The Secret is out
As the partner and head bartender of Singapore’s revolutionary 28 HongKong Street, Michael Callahan has never been shy of a challenge. The Hawaiian-born cocktail maestro left the high-flying big city lights of San Francisco and New York to take on the unexplored cocktail territory of Singapore. Armed with a killer cocktail repertoire and a concept never before seen on the island city-state, Callahan’s 28 HongKong Street cocktail hotspot has grown to become one of Singapore’s most influential bars.
Where most world-famous watering holes ensure their names remain on the lips of thirsty connoisseurs with publicity and advertising campaigns, 28 HongKong Street relies solely on word-of-mouth. On top of this, there is no name above its door nor a shred of information to suggest that inside lies an award-winning, world-class cocktail bar. And yet, 28 HongKong Street has earned itself an international reputation and guests scrambling for a reservation to taste Callahan’s craft. We talk to the man himself about his experience in the world of cocktails and this “secret” bar that everyone seems to know about.
Q: 28 HongKong Street has now reached cult status within the Singapore cocktail scene, but it launched without a whisper of PR fanfare and was dubbed a “secret bar.” Can you tell us a little bit about this unique concept?

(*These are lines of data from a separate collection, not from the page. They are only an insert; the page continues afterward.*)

Context: an optimization exercise on an open-source flow, tuned for small area. The choices shown serve that exercise and are no tape-out recipe.
Function was checked by simulation only, so behaviour that the tests miss may differ from the original.
No run shown here takes its clock network from TritonCTS; it comes from the design's own scripts or RTL.
The clock input has no modelled driver; a real chip could not lean on it and would need a root buffer or a full tree.
Power and IR drop assume default switching activity.

==> flow/design.v <==
 `timescale 1ns/10ps
module rx #(
    parameter CLK_FRQ=100000000,  
    parameter BAUD_RATE=115200,   
    parameter BYTE=8
) (
    input logic clk,
    input logic areset,
    input logic data_in,
    output logic rx_open,
    output logic rx_valid,
    output logic [BYTE-1:0] rx_saved
);
    logic prev_data_in;
    logic data_in_val;
    always_ff @(posedge clk) begin
        prev_data_in <= data_in;
        data_in_val <= (!data_in && prev_data_in);
    end
    localparam logic [9:0] QPOL = 10'h04a;
    logic [9:0] qs;
    logic [9:0] q;
    logic [9:0] q_step;
    assign q = qs ^ QPOL;
    assign q_step = {q[8], ~q[9],
                     q[6:5], ~(q[7] ^ q[6]),
                     q[3:0], ~(q[4] ^ q[2])};
    logic q_zero;
    assign q_zero = (q == 10'h000);
    logic b, o, v;
    logic [8:0] buf_q;
    logic armed, tick, full;
    assign armed = buf_q[8] | ~o;
    assign tick  = b & armed & q_zero;
    assign full  = buf_q[0];
    always_ff @(posedge clk) begin
        qs <= (b ? q_step : 10'h190) ^ QPOL;
        if (!b)
            buf_q <= {1'b0, buf_q[8:1]};
        else if (!armed)
            buf_q <= {q_zero, buf_q[8:1]};
        else if (tick && !full)
            buf_q <= {data_in, buf_q[8:1]};
    end
    always_ff @(posedge clk) begin
        if (areset)
            b <= 1'b0;
        else if (!b)
            b <= data_in_val;
        else
            b <= !(v || (tick && full && !data_in));
    end
    always_ff @(posedge clk or posedge areset) begin
        if (areset) begin
            o <= 1'b1;
            v <= 1'b0;
            rx_saved <= '0;
        end else begin
            if (!b) begin
                o <= 1'b1;
                v <= 1'b0;
            end else begin
                o <= v || (o && !tick);
                v <= v || (tick && full && data_in);
            end
            if (b && v)
                rx_saved <= buf_q[8:1];
        end
    end
    assign rx_open  = o;
    assign rx_valid = v & ~b;
endmodule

A: 28 HongKong Street was never intended to be a secret. There is certainly a place in the market for the whole ‘find me if you can’ type of bar programmes, but really, what we were doing was purposely not advertising so that word-of-mouth would grow the bar organically. We weren’t a hidden bar as such, we were just quietly and slowly allowing our roots to grow. Oftentimes, marketing that is too overt can create bars that are misunderstood. The messaging can be confused and guests arrive with preconceived notions. Instead, we wanted you to hear about us from a friend, and because friends tend to respect their friends’ opinions, we hoped guests would come with more of an open mind, interested to experience and discover us as opposed to coming to judge us. And that word-of-mouth actually works a little too well! We just exploded and after the first six months to a year, we were jokingly referred to as “the secret bar that everybody knows about.”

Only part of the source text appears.